### Data for this exercise

`config.mk`:
```
export PLATFORM = sky130hd
export DESIGN_NAME = multiXferSeq
export DESIGN_NICKNAME = d
export VERILOG_FILES = /design/src/rtl/multiXferPkg.sv /design/src/rtl/seqDatapath.sv /design/src/rtl/seqControl.sv /design/src/rtl/multiXferSeq.sv
export SDC_FILE = /design/constraint.sdc
export NUM_CORES = 1
export LEC_CHECK = 0
export ABC_CLOCK_PERIOD_IN_PS = 7800
export BUFFER_PORTS_ARGS = -buffer_cell sky130_fd_sc_hd__clkbuf_2
export CORE_ASPECT_RATIO = 0.6
export CORE_MARGIN = 8
export CORE_UTILIZATION = 53
export CTS_BUF_LIST = sky130_fd_sc_hd__clkbuf_16
export CTS_CLUSTER_DIAMETER = 40
export DETAILED_ROUTE_END_ITERATION = 10
export PLACE_DENSITY = 0.79
export SLEW_MARGIN = 40
export SYNTH_ARGS = -nofsm -noshare
export SYNTH_HDL_FRONTEND = slang
export SYNTH_SLANG_ARGS = --single-unit
export TNS_END_PERCENT = 100
```
`constraint.sdc`:
```
create_clock -name clk -period 7.8 [get_ports clk]
set_input_delay 1.17 -clock clk [delete_from_list [all_inputs] [get_ports clk]]
set_output_delay 1.17 -clock clk [all_outputs]
set_load 0.05 [all_outputs]
```
`src/rtl/multiXferPkg.sv`:
```
package multiXferPkg;
  typedef enum logic [1:0] {
    MODE_DN_AFTER  = 2'b00,
    MODE_DN_BEFORE = 2'b01,
    MODE_UP_AFTER  = 2'b10,
    MODE_UP_BEFORE = 2'b11
  } xferMode_t;

  typedef struct packed {
    logic capture;
    logic advance;
  } seqStrobes_t;
endpackage

```
`src/rtl/seqDatapath.sv`:
```
module seqDatapath
  import multiXferPkg::*;
#(
  parameter int ADDR_W = 32,
  parameter int LIST_W = 16,
  parameter int WORD_BYTES = 4
) (
  input  logic              clk,
  input  logic              rstN,
  input  seqStrobes_t       strb,
  input  logic [LIST_W-1:0] regList,
  input  logic [ADDR_W-1:0] baseAddr,
  input  logic [1:0]        modeCode,
  output logic [ADDR_W-1:0] curAddr,
  output logic [ADDR_W-1:0] newBase
);
  localparam int CNT_W = $clog2(LIST_W) + 1;

  logic [CNT_W-1:0]  setCount;
  logic [ADDR_W-1:0] span, lowAddr, startAddr, nextBase;

  always_comb begin
    setCount = '0;
    for (int i = 0; i < LIST_W; i++) setCount = setCount + CNT_W'(regList[i]);
  end

  assign span    = ADDR_W'(setCount) * ADDR_W'(WORD_BYTES);
  assign lowAddr = baseAddr - span;

  always_comb begin
    unique case (xferMode_t'(modeCode))
      MODE_UP_AFTER:  startAddr = baseAddr;
      MODE_UP_BEFORE: startAddr = baseAddr + ADDR_W'(WORD_BYTES);
      MODE_DN_AFTER:  startAddr = lowAddr + ADDR_W'(WORD_BYTES);
      default:        startAddr = lowAddr;
    endcase
    nextBase = modeCode[1] ? baseAddr + span : lowAddr;
  end

  always_ff @(posedge clk) begin
    if (!rstN) begin
      curAddr <= '0;
      newBase <= '0;
    end else if (strb.capture) begin
      curAddr <= startAddr;
      newBase <= nextBase;
    end else if (strb.advance) begin
      curAddr <= curAddr + ADDR_W'(WORD_BYTES);
    end
  end

  // consecutive transfers step by one word
  p_addr_step_r3: assert property (@(posedge clk) disable iff (!rstN)
    strb.advance && !strb.capture |=> curAddr == $past(curAddr) + ADDR_W'(WORD_BYTES));
endmodule

```
`src/rtl/seqControl.sv`:
```
module seqControl
  import multiXferPkg::*;
#(
  parameter int LIST_W = 16,
  localparam int IDX_W = $clog2(LIST_W)
) (
  input  logic              clk,
  input  logic              rstN,
  input  logic              start,
  input  logic [LIST_W-1:0] regList,
  input  logic [IDX_W-1:0]  baseIdx,
  input  logic              isLoad,
  input  logic              writeBack,
  input  logic              caretMode,
  output seqStrobes_t       strb,
  output logic              busy,
  output logic              xferValid,
  output logic [IDX_W-1:0]  xferReg,
  output logic              storeNewBase,
  output logic              userBank,
  output logic              restoreStatus,
  output logic              done,
  output logic              wbEnable
);
  localparam logic [IDX_W-1:0] PC_IDX = IDX_W'(LIST_W - 1);

  logic [LIST_W-1:0] remList;
  logic [IDX_W-1:0]  baseR;
  logic              loadR, wbOkR, firstR, restoreR, userR;

  always_comb begin
    xferReg = '0;
    for (int i = LIST_W - 1; i >= 0; i--) if (remList[i]) xferReg = IDX_W'(i);
  end

  assign xferValid    = busy && (remList != '0);
  assign done         = busy && (remList == '0);
  assign strb.capture = start && !busy;
  assign strb.advance = xferValid;

  assign wbEnable      = done && wbOkR;
  assign storeNewBase  = xferValid && !loadR && wbOkR && !firstR && (xferReg == baseR);
  assign restoreStatus = xferValid && restoreR && (xferReg == PC_IDX);
  assign userBank      = xferValid && userR;

  always_ff @(posedge clk) begin
    if (!rstN) begin
      busy     <= 1'b0;
      remList  <= '0;
      baseR    <= '0;
      loadR    <= 1'b0;
      wbOkR    <= 1'b0;
      firstR   <= 1'b0;
      restoreR <= 1'b0;
      userR    <= 1'b0;
    end else if (strb.capture) begin
      busy     <= 1'b1;
      remList  <= regList;
      baseR    <= baseIdx;
      loadR    <= isLoad;
      wbOkR    <= writeBack && (baseIdx != PC_IDX);
      firstR   <= 1'b1;
      restoreR <= caretMode && isLoad && regList[LIST_W-1];
      userR    <= caretMode && !(isLoad && regList[LIST_W-1]);
    end else if (strb.advance) begin
      remList <= remList & (remList - 1'b1);
      firstR  <= 1'b0;
    end else if (done) begin
      busy <= 1'b0;
    end
  end

  // indices strictly ascend within a burst
  p_ascending_r2: assert property (@(posedge clk) disable iff (!rstN)
    xferValid && !strb.capture |=> !xferValid || xferReg > $past(xferReg));
  // done lasts one cycle and ends the operation
  p_done_single_r4: assert property (@(posedge clk) disable iff (!rstN)
    done |=> !done && !busy);
  // status restore and user bank never coincide
  p_bank_excl_r9: assert property (@(posedge clk) disable iff (!rstN)
    !(userBank && restoreStatus));
  // the list only shrinks while busy
  p_busy_hold_r10: assert property (@(posedge clk) disable iff (!rstN)
    busy && !done |=> busy && ((remList & ~$past(remList)) == '0));
endmodule

```
`src/rtl/multiXferSeq.sv`:
```
module multiXferSeq
  import multiXferPkg::*;
#(
  parameter int ADDR_W = 32,
  parameter int LIST_W = 16,
  parameter int WORD_BYTES = 4,
  localparam int IDX_W = $clog2(LIST_W)
) (
  input  logic              clk,
  input  logic              rstN,
  input  logic              start,
  input  logic [LIST_W-1:0] regList,
  input  logic [ADDR_W-1:0] baseAddr,
  input  logic [IDX_W-1:0]  baseIdx,
  input  logic [1:0]        modeCode,
  input  logic              isLoad,
  input  logic              writeBack,
  input  logic              caretMode,
  output logic              busy,
  output logic              xferValid,
  output logic [IDX_W-1:0]  xferReg,
  output logic [ADDR_W-1:0] xferAddr,
  output logic              storeNewBase,
  output logic              userBank,
  output logic              restoreStatus,
  output logic              done,
  output logic [ADDR_W-1:0] newBase,
  output logic              wbEnable
);
  seqStrobes_t strb;

  seqControl #(.LIST_W(LIST_W)) ctrl_i (
    .clk(clk), .rstN(rstN), .start(start), .regList(regList), .baseIdx(baseIdx),
    .isLoad(isLoad), .writeBack(writeBack), .caretMode(caretMode), .strb(strb),
    .busy(busy), .xferValid(xferValid), .xferReg(xferReg), .storeNewBase(storeNewBase),
    .userBank(userBank), .restoreStatus(restoreStatus), .done(done), .wbEnable(wbEnable)
  );

  seqDatapath #(.ADDR_W(ADDR_W), .LIST_W(LIST_W), .WORD_BYTES(WORD_BYTES)) dp_i (
    .clk(clk), .rstN(rstN), .strb(strb), .regList(regList), .baseAddr(baseAddr),
    .modeCode(modeCode), .curAddr(xferAddr), .newBase(newBase)
  );
endmodule

```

######

** Exercise requirements **
Copy each line from the data that features the string "localparam".

** Expected output **
  localparam int CNT_W = $clog2(LIST_W) + 1;
  localparam int IDX_W = $clog2(LIST_W)
  localparam logic [IDX_W-1:0] PC_IDX = IDX_W'(LIST_W - 1);
  localparam int IDX_W = $clog2(LIST_W)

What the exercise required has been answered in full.